Copy the lines of the entries exactly, from the opening one to the one holding "function automatic op_class_e", and leave out everything after.

┄┄┄┄┄┄

### src/rtl/ahl_pkg.sv
package ahl_pkg;

    // Registered decision state of the controller (the decision flip-flop
    // together with the replay stage).
    typedef struct packed {
        logic two_pend;   // a two-cycle operation was accepted last cycle
        logic one_pend;   // a one-cycle operation was accepted last cycle
        logic replay;     // second cycle of an error replay
    } ahl_state_t;

    typedef enum logic {
        CLS_ONE = 1'b0,
        CLS_TWO = 1'b1
    } op_class_e;

    function automatic op_class_e pick_class(input logic aged,
                                             input logic fast_lo,
                                             input logic fast_hi);
        logic fast;
        fast = aged ? fast_hi : fast_lo;
        return fast ? CLS_ONE : CLS_TWO;
    endfunction

endpackage

### src/rtl/ahl_judge.sv
module ahl_judge #(
    parameter int W    = 8,
    parameter int ZMIN = 3
) (
    input  logic [W-1:0] opnd,
    output logic         fast
);
    localparam int ZW = $clog2(W + 1);

    logic [ZW-1:0] zeros;

    always_comb begin
        zeros = '0;
        for (int i = 0; i < W; i++) begin
            if (!opnd[i]) zeros = zeros + ZW'(1);
        end
        fast = (int'(zeros) >= ZMIN);
    end
endmodule

### src/rtl/ahl_aging_mon.sv
module ahl_aging_mon #(
    parameter int WIN_OPS = 16,
    parameter int ERR_LIM = 4
) (
    input  logic clk,
    input  logic rst,
    input  logic op_accept,
    input  logic err_hit,
    output logic aged
);
    localparam int OCW = (WIN_OPS > 1) ? $clog2(WIN_OPS) : 1;
    localparam int ECW = $clog2(ERR_LIM + 1);

    logic [OCW-1:0] op_cnt;
    logic [ECW-1:0] err_cnt;
    logic           win_end;
    logic           lim_hit;

    always_comb begin
        win_end = op_accept && (op_cnt == OCW'(WIN_OPS - 1));
        lim_hit = err_hit && (err_cnt == ECW'(ERR_LIM - 1));
    end

    always_ff @(posedge clk) begin
        if (rst) begin
            op_cnt  <= '0;
            err_cnt <= '0;
            aged    <= 1'b0;
        end else begin
            if (op_accept) begin
                op_cnt <= win_end ? '0 : op_cnt + OCW'(1);
            end
            if (win_end) begin
                err_cnt <= '0;
            end else if (err_hit) begin
                err_cnt <= lim_hit ? '0 : err_cnt + ECW'(1);
            end
            if (lim_hit) begin
                aged <= 1'b1;
            end
        end
    end

    a_r9_flag_sticky: assert property (@(posedge clk) disable iff (rst)
        aged |=> aged);
    a_r8_rise_after_error: assert property (@(posedge clk) disable iff (rst)
        $rose(aged) |-> $past(err_hit));
    a_r9_window_bounded: assert property (@(posedge clk) disable iff (rst)
        int'(op_cnt) < WIN_OPS);
    a_r8_count_bounded: assert property (@(posedge clk) disable iff (rst)
        int'(err_cnt) < ERR_LIM);
endmodule

### src/rtl/aging_hold_ctrl.sv
module aging_hold_ctrl
    import ahl_pkg::*;
#(
    parameter int W        = 8,
    parameter int ZC0      = 3,
    parameter int ZC1      = 5,
    parameter int WIN_OPS  = 16,
    parameter int ERR_LIM  = 4,
    parameter bit ROW_MODE = 1'b0
) (
    input  logic         clk,
    input  logic         rst,
    input  logic         op_valid,
    input  logic [W-1:0] op_a,
    input  logic [W-1:0] op_b,
    input  logic         razor_err,
    output logic         hold,
    output logic         aging_flag
);
    logic [W-1:0] judged;
    logic         fast_lo, fast_hi;
    logic         aged;
    logic         accept, err_hit;
    op_class_e    cls;
    ahl_state_t   st_q, st_d;

    generate
        if (ROW_MODE) begin : g_row
            assign judged = op_b;
        end else begin : g_col
            assign judged = op_a;
        end
    endgenerate

    ahl_judge #(.W(W), .ZMIN(ZC0)) u_judge_lo (.opnd(judged), .fast(fast_lo));
    ahl_judge #(.W(W), .ZMIN(ZC1)) u_judge_hi (.opnd(judged), .fast(fast_hi));

    always_comb begin
        cls     = pick_class(aged, fast_lo, fast_hi);
        err_hit = st_q.one_pend & razor_err;
        hold    = st_q.two_pend | st_q.replay | err_hit;
        accept  = op_valid & ~hold;
        st_d.two_pend = accept & (cls == CLS_TWO);
        st_d.one_pend = accept & (cls == CLS_ONE);
        st_d.replay   = err_hit;
    end

    always_ff @(posedge clk) begin
        if (rst) st_q <= '0;
        else     st_q <= st_d;
    end

    ahl_aging_mon #(.WIN_OPS(WIN_OPS), .ERR_LIM(ERR_LIM)) u_mon (
        .clk      (clk),
        .rst      (rst),
        .op_accept(accept),
        .err_hit  (err_hit),
        .aged     (aged)
    );

    assign aging_flag = aged;

    a_r5_two_cycle_single: assert property (@(posedge clk) disable iff (rst)
        st_q.two_pend |=> !hold);
    a_r6_replay_second_cycle: assert property (@(posedge clk) disable iff (rst)
        err_hit |=> hold);
    a_r7_stray_error_ignored: assert property (@(posedge clk) disable iff (rst)
        (razor_err && !st_q.one_pend && !st_q.two_pend && !st_q.replay) |-> !hold);
    a_r4_strict_implies_loose: assert property (@(posedge clk) disable iff (rst)
        fast_hi |-> fast_lo);
endmodule

### config.mk
export PLATFORM = sky130hd
export DESIGN_NAME = aging_hold_ctrl
export DESIGN_NICKNAME = d
export VERILOG_FILES = /design/src/rtl/ahl_pkg.sv /design/src/rtl/ahl_judge.sv /design/src/rtl/ahl_aging_mon.sv /design/src/rtl/aging_hold_ctrl.sv
export SDC_FILE = /design/constraint.sdc
export NUM_CORES = 1
export LEC_CHECK = 0
export ABC_AREA = 1
export BUFFER_PORTS_ARGS = -buffer_cell sky130_fd_sc_hd__buf_2
export CAP_MARGIN = 20
export CORE_MARGIN = 2
export CORE_UTILIZATION = 35
export CTS_CLUSTER_SIZE = 40
export DETAILED_ROUTE_END_ITERATION = 8
export PLACE_DENSITY_LB_ADDON = 0.3
export SYNTH_ARGS = -nofsm -noshare
export SYNTH_HDL_FRONTEND = slang
export SYNTH_SLANG_ARGS = --single-unit
### constraint.sdc
create_clock -name clk -period 4.4 [get_ports clk]
set_input_delay 0.66 -clock clk [delete_from_list [all_inputs] [get_ports clk]]
set_output_delay 0.66 -clock clk [all_outputs]
set_load 0.05 [all_outputs]
Word level (Yosys, flattened, before mapping)
Cells that the tools add are included.
{ "classes": {"n_eq_ne": 2, "order_cmp": 2, "n_mux": 12, "reduce_logical": 3, "n_addsub": 9, "n_bitwise": 7} }
{ "op_table": {"columns": ["cell", "count"], "rows": [
  ["two-way mux 4 bit", 8],
  ["adder 4 x 1 -> 4 bit, second input constant", 7],
  ["bitwise AND 1 bit", 4],
  ["equality test 4 bit, second input constant", 1],
  ["greater-or-equal comparator 4 x 2 -> 1 bit, second input constant", 1],
  ["greater-or-equal comparator 4 x 3 -> 1 bit, second input constant", 1],
  ["adder 3 x 1 -> 3 bit, second input constant", 1],
  ["equality test 3 x 2 -> 1 bit, second input constant", 1],
  ["two-way mux 1 bit", 3],
  ["two-way mux 3 bit", 1],
  ["adder 1 x 1 -> 2 bit, second input constant", 1],
  ["logical AND 1 bit", 2],
  ["bitwise OR 1 bit", 2],
  ["OR reduction 2 bit", 1],
  ["NOT 1 bit", 1]
]} }
{ "totals": {"register_bits": 11, "in_bits": 20, "wordCells": 41} }

Depth between registers and ports, before layout
Gate-level depths: netlist (run 1).
{ "depth": {"depth_word": 19, "ltp_mapped": 26, "depth_no_buf": 26} }

Hierarchy
A second synthesis (run 1) with hierarchy kept.
{ "hier_totals": {"cells_unflattened": 314, "area_unflattened_um2": 1905.6} }
{ "modules_own_cells": {"columns": ["mod", "seq_area_each_um2", "instances", "area_each_um2", "cells_each"], "rows": [
  ["ahl_judge (u_judge_hi)", 0.0, 1, 773.2, 125],
  ["ahl_judge (u_judge_lo)", 0.0, 1, 629.4, 121],
  ["ahl_aging_mon", 160.2, 1, 352.8, 46],
  ["aging_hold_ctrl", 60.1, 1, 150.1, 22]
]} }

Worst setup path before layout (run 1)
OpenSTA, ideal clock, no wires.
{ "synth_timing": {"path_kind": "input to register", "start": "input op_a[0]", "end": "register st_q[1] (netlist name)", "slack_ns": 0.291, "cell_stages": 25, "arrival_time_ns": 4.045, "cell_sequence": "inv_1 -> ha_1 -> inv_1 -> nand2_1 -> nand2_2 -> inv_1 -> nand2_1 -> a31oi_1 -> ha_1 -> or2_2 -> nand2_1 -> a21oi_2 -> o31ai_1 -> ha_1 -> or2_2 -> and2_1 -> ha_1 -> inv_1 -> nor2_1 -> xor3_1 -> nand2_1 -> nand2_1 -> nand2_1 -> nor2_1 -> nor2_1"} }
{ "synth_via": {"elab_chain_cells": 18} }
{ "synth_lines": {"columns": ["element", "line_no", "rtl"], "rows": [
  ["start: declaration", "aging_hold_ctrl.sv:14", "input logic [W-1:0] op_a,"],
  ["two-way mux 1 bit *", "ahl_judge.sv:15", "if (!opnd[i]) zeros = zeros + ZW'(1);"],
  ["adder 1 x 1 -> 2 bit", "ahl_judge.sv:15", null],
  ["two-way mux 4 bit *", "ahl_judge.sv:15", null],
  ["adder 4 x 1 -> 4 bit", "ahl_judge.sv:15", null],
  ["two-way mux 4 bit *", "ahl_judge.sv:15", null],
  ["adder 4 x 1 -> 4 bit", "ahl_judge.sv:15", null],
  ["two-way mux 4 bit *", "ahl_judge.sv:15", null],
  ["adder 4 x 1 -> 4 bit", "ahl_judge.sv:15", null],
  ["[... 2 more ...]", null, null],
  ["two-way mux 4 bit *", "ahl_judge.sv:15", null],
  ["adder 4 x 1 -> 4 bit", "ahl_judge.sv:15", null],
  ["two-way mux 4 bit *", "ahl_judge.sv:15", null],
  ["adder 4 x 1 -> 4 bit", "ahl_judge.sv:15", null],
  ["two-way mux 4 bit *", "ahl_judge.sv:15", null],
  ["greater-or-equal comparator 4 x 2 -> 1 bit or greater-or-equal comparator 4 x 3 -> 1 bit (tied branches)", "ahl_judge.sv:17", "fast = (int'(zeros) >= ZMIN);"],
  ["two-way mux 1 bit *", "ahl_pkg.sv:20", "fast = aged ? fast_hi : fast_lo;"],
  ["bitwise AND 1 bit *", "aging_hold_ctrl.sv:44", "st_d.one_pend = accept & (cls == CLS_ONE);"],
  ["end signal: assignment", "aging_hold_ctrl.sv:50", "else st_q <= st_d;"],
  ["end: declaration", "aging_hold_ctrl.sv:25", "ahl_state_t st_q, st_d;"]
]} }
Mark *: on every way between the ends. The rest lies on a longest branch, timed or not.
A chain may end at the register's enable or synchronous reset.

Worst setup path after layout (run 1)
Same ends and word-level chain as after synthesis.

==> run summary, run 1 <==
clk buf depth: 2
clk sinks: 11
port buffer count: 13
area occupied by registers: 220 um^2
period utilization: 0.922
post-place setup slack: -0.0769 ns
final setup fails: 0
global route overflow: 0
layout cell share with drive strength beyond 1: 0.291
data required time of the worst path: 4.61 ns
Worst R2R Path Depth: 6
First-pass DRT Iterations: 4
pwr/cell area: 258 nW/um^2
Clock Pin Slew Worst Setup and Hold Paths: 0.07 ns
Max transition margin: 0.814
Most common cell on crit path: nand2_1
initial antenna violation count: 0
CTS root buffer: clkbuf_4
r2r endpoint: u_mon.op_cnt[3]
die height: 62.3 um
Multi-input gate area: 861 um^2
synthesized flop and latch total: 11
hpwl dp: 1.86 mm
Post-Syn Instances: 187
top cell type's share of synthesized area: 0.185
Crit. End Element: flip-flop
most frequent cells in the layout: 51 x nand2_1, 30 x inv_1, 18 x nand3_1
max-cap violations: 0
Setup Fix Bufs, Post-CTS: 0
DR WL/cell: 8.73 um
syn_nets: 218
CP max stage cell: xor3_1
vias in the first global route: 1026
GRT Total Usage: 0.126
chip width: 62.3 um
Crit Path Max Fanout: 4
post-synthesis cell area: 1190 um^2
Fin Clk Skew: 0.00261 ns
antenna-violating nets left: 0
vias per std cell: 4.52
die area: 3880 um^2
average size of a mapped cell: 6.36 um^2
TNS Setup: 0 ns
cell count along the critical path: 28
Setup CP Type: in2reg
R2R Path Start: st_q[1]
pin count of the biggest net entering global routing: 10
sequential element share of the synthesized area: 0.185
Async SR Flop Fraction: 0
DRT iter0 DRCs: 61
placer's final routability congestion estimate: 0.771
Slew @ Worst Pin: 0.277 ns
LEAKAGE: 0.786 nW
Yosys warnings: 0
core area: 3310 um^2
critical path's largest stage delay: 0.37 ns
DR vias: 1171
num ports: 22
Main synth FF type: dfxtp_1
number of H-tree levels: 1
first-pass GRT wire length: 4.04 mm
TritonCTS clock tree: built
commonest non-fill, non-tap cell in the layout: nand2_1
Initial Util: 0.359
Synth area leader: dfxtp_1
startpoint types: input pin
Worst VDD drop: 0.0890 mV
Routed Wire Length: 2.26 mm
Resize count post-CTS: 0
Slew Limit Fails: 0
worst setup path startpoint: op_a[0]
outcome: finished clean
R2R setup slack: 3.05 ns
number of synthesized flops with an enable pin: 0
Hold Buf Count CTS: 0
Final Hold Fails: 0
final worst path period need: 4.06 ns
worst skew pair latency: 0.26 ns
Nets: 245
post-route worst setup slack: 0.343 ns
CP Buf/Inv Count: 6
CTS buffer count: 3
final hold slack: 0.451 ns
DR DRC count: 0
Top delay family on crit path: simple AND/OR/NAND/NOR gates
Area Growth Syn to Fin: 20.4%
top cells by area, synth: dfxtp_1 19%, nand2_1 16%, ha_1 12%, inv_1 9.5%, nand3_1 7.6%
Max Freq: 246 MHz
Yosys cell types: 27
Worst Setup EP: st_q[1]
Hold Crit Class: reg2reg
Fill cells: 368
Diodes inserted: 0
# rows: 21
Worst EP arrival: 4.26 ns
-- registers in the layout, indices dropped and copies added (netlist names) --
signal         flops
u_mon.op_cnt       4
st_q               3
u_mon.aged         1
u_mon.err_cnt      3
-- worst min-delay path: cells and delay by family, from the launching register on --
kind | cells | cell delay (ns)
buffers and inverters | 1 | 0.06
DFF | 1 | 0.30
AOI/OAI and AO/OA | 1 | 0.05
-- power breakdown --
part           internal (mW)  total, mW  leakage, nW  switching [mW]
Combinational         0.0801      0.191        0.682           0.111
Clock                 0.0351     0.0672       0.0150          0.0321
Sequential             0.107      0.112       0.0894         0.00459
Total                  0.223      0.370        0.786           0.147
-- worst min-delay path by stage --
stage | end | slack [ns] | from | cells past startpoint
floorplan | u_mon.err_cnt[2] | 0.42 | u_mon.err_cnt[2] | 2
global placement | u_mon.err_cnt[2] | 0.44 | u_mon.err_cnt[2] | 2
detailed placement | u_mon.err_cnt[2] | 0.44 | u_mon.err_cnt[2] | 2
CTS | u_mon.err_cnt[2] | 0.45 | u_mon.err_cnt[2] | 2
global route | u_mon.err_cnt[2] | 0.47 | u_mon.err_cnt[2] | 2
finish | u_mon.err_cnt[2] | 0.45 | u_mon.err_cnt[2] | 2
-- cell usage after synthesis (3+ instances only) --
master	count
nor2_1	12
inv_2	4
or2_2	4
nand2_1	51
ha_1	11
nand2_2	12
nand3_2	7
inv_1	30
nand3_1	18
nand2_4	3
a21oi_1	5
dfxtp_1	11
-- per-layer routing --
| metal | vias to the layer above | GRT usage | routed length, um |
|---|---|---|---|
| li1 | 640 | - | - |
| met1 | 513 | 0.158 | 1140 |
| met2 | 18 | 0.217 | 1040 |
| met3 | 0 | 0.0326 | 74 |
| met4 | 0 | 0.0250 | 0 |
| met5 | - | 0 | 0 |
-- per-stage QoR --
| stage | cell area [um^2] | util | cells | power (mW) |
|---|---|---|---|---|
| after global routing | 1430 | 0.433 | 259 | 0.411 |
| after floorplan | 1190 | - | 187 | 0.253 |
| after CTS | 1410 | 0.426 | 259 | 0.371 |
| after detailed placement | 1380 | 0.418 | 255 | 0.301 |
| final | 1430 | 0.433 | 259 | 0.370 |
| after global placement | 1380 | 0.418 | 255 | 0.299 |
-- cell families after synthesis --
group / synth area share
simple gates: 0.492
buf+inv: 0.111
compound gates: 0.0610
fa+ha+maj: 0.116
flops: 0.185
xor+xnor: 0.0347
-- cell type report --
cell class / count / area share
multi-input cells: 141 / 0.601
clock buffers: 4 / 0.0183
well taps: 46 / 0.0402
repair buffers: 23 / 0.0978
flip-flops and latches: 11 / 0.154
inverters: 34 / 0.0891
Note: power is estimated with default switching activity, not from simulation.
==> run 2: changes to the inputs <==
Settings changed: GPL_TIMING_DRIVEN set to 0.
==> run summary, run 2 (same netlist as run 1, synthesis figures left out) <==
outcome: finished clean
vias per std cell: 4.43
Area Growth Syn to Fin: 14.1%
R2R setup slack: 3.03 ns
Fin Clk Skew: 0.00229 ns
startpoint types: input pin
worst skew pair latency: 0.27 ns
data required time of the worst path: 4.57 ns
num ports: 22
GRT Total Usage: 0.125
DR vias: 1103
Clock Pin Slew Worst Setup and Hold Paths: 0.07 ns
layout cell share with drive strength beyond 1: 0.256
final worst path period need: 3.95 ns
First-pass DRT Iterations: 4
pwr/cell area: 264 nW/um^2
die area: 3880 um^2
Nets: 235
Worst VDD drop: 0.0670 mV
Biggest register: u_mon.op_cnt
period utilization: 0.898
clk buf depth: 2
global route overflow: 0
core area: 3310 um^2
Worst EP arrival: 4.12 ns
DRT iter0 DRCs: 37
first-pass GRT wire length: 4.08 mm
Most common cell on crit path: nand2_1
Max transition margin: 0.827
final setup fails: 0
die height: 62.3 um
TNS Setup: 0 ns
largest registers: u_mon.op_cnt: 4 flops, st_q: 3 flops, u_mon.err_cnt: 3 flops
Initial Util: 0.359
commonest non-fill, non-tap cell in the layout: nand2_1
DR WL/cell: 8.72 um
CTS buffer count: 3
design area: 1360 um^2
max FFs per register: 4
RSZ-0062 raised after global routing: no
most frequent cells in the layout: 51 x nand2_1, 30 x inv_1, 18 x nand3_1
Routed Wire Length: 2.17 mm
port buffer count: 12
Final Hold Fails: 0
DR DRC count: 0
hpwl dp: 1.80 mm
max-cap violations: 0
initial antenna violation count: 0
final hold slack: 0.447 ns
number of H-tree levels: 1
Cell Count, Final, Fillers Out: 249
Max Freq: 253 MHz
Slew Limit Fails: 0
LEAKAGE: 0.743 nW
placed cell count: 245
CTS root buffer: clkbuf_4
chip width: 62.3 um
# rows: 21
clk sinks: 11
critical path's largest stage delay: 0.31 ns
Diodes inserted: 0
Crit Path Max Fanout: 4
Cell Area, Placed: 1310 um^2
Slew @ Worst Pin: 0.257 ns
antenna-violating nets left: 0
Setup CP Type: in2reg
vias in the first global route: 996
Hold Crit Class: reg2reg
Top delay family on crit path: simple AND/OR/NAND/NOR gates
Crit. End Element: flip-flop
CP max stage cell: or2_2
placer's final routability congestion estimate: 0.778
pin count of the biggest net entering global routing: 10
TritonCTS clock tree: built
CP Buf/Inv Count: 5
[run 2: cell count changes in the layout (fill, tap and decap cells not counted), sizes merged]
cell  delta
buf     -10
[run 2: power by group]
part           internal, mW  switching (mW)  leakage [nW]
Combinational        0.0681           0.108         0.639
Clock                0.0351          0.0345        0.0150
Sequential            0.107         0.00469        0.0894
[run 2: worst reg2reg max path: cells and delay by family (launching register included)]
| family | cells | cell delay (ns) |
|---|---|---|
| AND/OR/NAND/NOR | 5 | 0.88 |
| flip-flops | 1 | 0.30 |
| AO/OA/AOI/OAI | 1 | 0.07 |
[run 2: final timing paths]
kind,startpoint,end,depth (start not counted)
hold reg to reg,u_mon.err_cnt[2],u_mon.err_cnt[2],2
setup / recovery,op_a[0],st_q[1],26
hold / removal,u_mon.err_cnt[2],u_mon.err_cnt[2],2
setup reg to reg,st_q[1],u_mon.err_cnt[0],6
[run 2: layer usage]
layer / global-route usage / wire length (um) / vias to the layer above
li1: - / - / 618
met1: 0.181 / 1190 / 468
met2: 0.194 / 898 / 17
met3: 0.0290 / 86 / 0
met4: 0.0167 / 0 / 0
met5: 0 / 0 / -
[run 2: area by class of cell]
cell class                 instances  area, um^2
buffer                             1        5.00
clock buffer                       4        26.3
fill                             382        1950
inverter                          34         128
multi-input combinational        141         861
sequential                        11         220
tap                               46        57.6
timing repair buffer              12        60.1
[run 2: through the flow]
stage                     utilization  setup WS (ns)  total power, mW
final                           0.410          0.449            0.358
after global routing            0.410          0.139            0.394
after CTS                       0.403          0.122            0.357
after detailed placement        0.395         -0.156            0.286
after global placement          0.395         -0.107            0.284
after floorplan                     -          0.291            0.253
[run 2: timing repair]
item | 4_1_cts | 5_1_grt
endpoints found under the setup margin | 0 | 2
gates resized for setup | 0 | 3
buffers inserted | 0 | 0
hold buffers | 0 | 0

┄┄┄┄┄┄

> RESPONSE TO THE TASK:
### src/rtl/ahl_pkg.sv
package ahl_pkg;

    // Registered decision state of the controller (the decision flip-flop
    // together with the replay stage).
    typedef struct packed {
        logic two_pend;   // a two-cycle operation was accepted last cycle
        logic one_pend;   // a one-cycle operation was accepted last cycle
        logic replay;     // second cycle of an error replay
    } ahl_state_t;

    typedef enum logic {
        CLS_ONE = 1'b0,
        CLS_TWO = 1'b1
    } op_class_e;

    function automatic op_class_e pick_class(input logic aged,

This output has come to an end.